In the material below, some lines may hold the word "clock"; state how many do, giving only the number.

* **Data supplied**:
================================

--- src/rtl/serial_frame_serializer.sv ---
// Parallel-to-serial frame serializer feeding a downstream sequence detector.
// Optional trailing even-parity bit is compiled in with `define SER_PARITY_EN.
module serial_frame_serializer #(
    parameter int WIDTH     = 8,
    parameter bit MSB_FIRST = 1'b1
) (
    input  logic             clock,
    input  logic             reset,
    input  logic [WIDTH-1:0] load_data,
    input  logic             load_valid,
    output logic             load_ready,
    output logic             dataout,
    output logic             dataout_valid,
    output logic             busy
);

    localparam int            CW   = $clog2(WIDTH);
    localparam logic [CW-1:0] LAST = CW'(WIDTH - 1);

`ifdef SER_PARITY_EN
    typedef enum logic [1:0] {IDLE = 2'd0, SHIFT = 2'd1, PAR = 2'd2} state_t;
`else
    typedef enum logic [1:0] {IDLE = 2'd0, SHIFT = 2'd1} state_t;
`endif

    state_t           state;
    logic [CW-1:0]    count;
    logic [WIDTH-1:0] shreg;
    logic             final_cycle;
    logic             accept;
`ifdef SER_PARITY_EN
    logic             parity;
`endif

    function automatic logic head(input logic [WIDTH-1:0] w);
        return MSB_FIRST ? w[WIDTH-1] : w[0];
    endfunction

    function automatic logic [WIDTH-1:0] advance(input logic [WIDTH-1:0] w);
        return MSB_FIRST ? (w << 1) : (w >> 1);
    endfunction

    // NOTE: load_ready is gated by reset directly so no word can be accepted
    // while reset is held, even though state is only updated at the edge.
    always_comb begin
`ifdef SER_PARITY_EN
        final_cycle = (state == PAR);
`else
        final_cycle = (state == SHIFT) && (count == LAST);
`endif
        load_ready = reset && ((state == IDLE) || final_cycle);
    end

    assign accept = load_valid && load_ready;
    assign busy   = (state != IDLE);

    always_ff @(posedge clock) begin
        if (!reset) begin
            state         <= IDLE;
            count         <= '0;
            shreg         <= '0;
            dataout       <= 1'b0;
            dataout_valid <= 1'b0;
`ifdef SER_PARITY_EN
            parity        <= 1'b0;
`endif
        end else begin
            // NOTE: outputs default to 0 each cycle; branches below only
            // override them when a frame bit is being presented.
            dataout       <= 1'b0;
            dataout_valid <= 1'b0;
            if (accept) begin
                state         <= SHIFT;
                count         <= '0;
                shreg         <= advance(load_data);
                dataout       <= head(load_data);
                dataout_valid <= 1'b1;
`ifdef SER_PARITY_EN
                parity        <= ^load_data;
`endif
            end else begin
                case (state)
                    IDLE: state <= IDLE;
                    SHIFT: begin
                        if (count == LAST) begin
                            count <= '0;
`ifdef SER_PARITY_EN
                            state         <= PAR;
                            dataout       <= parity;
                            dataout_valid <= 1'b1;
`else
                            state <= IDLE;
`endif
                        end else begin
                            count         <= count + 1'b1;
                            shreg         <= advance(shreg);
                            dataout       <= head(shreg);
                            dataout_valid <= 1'b1;
                        end
                    end
`ifdef SER_PARITY_EN
                    PAR: state <= IDLE;
`endif
                    default: state <= IDLE;
                endcase
            end
        end
    end

endmodule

================================

* **Solution for this problem**: 2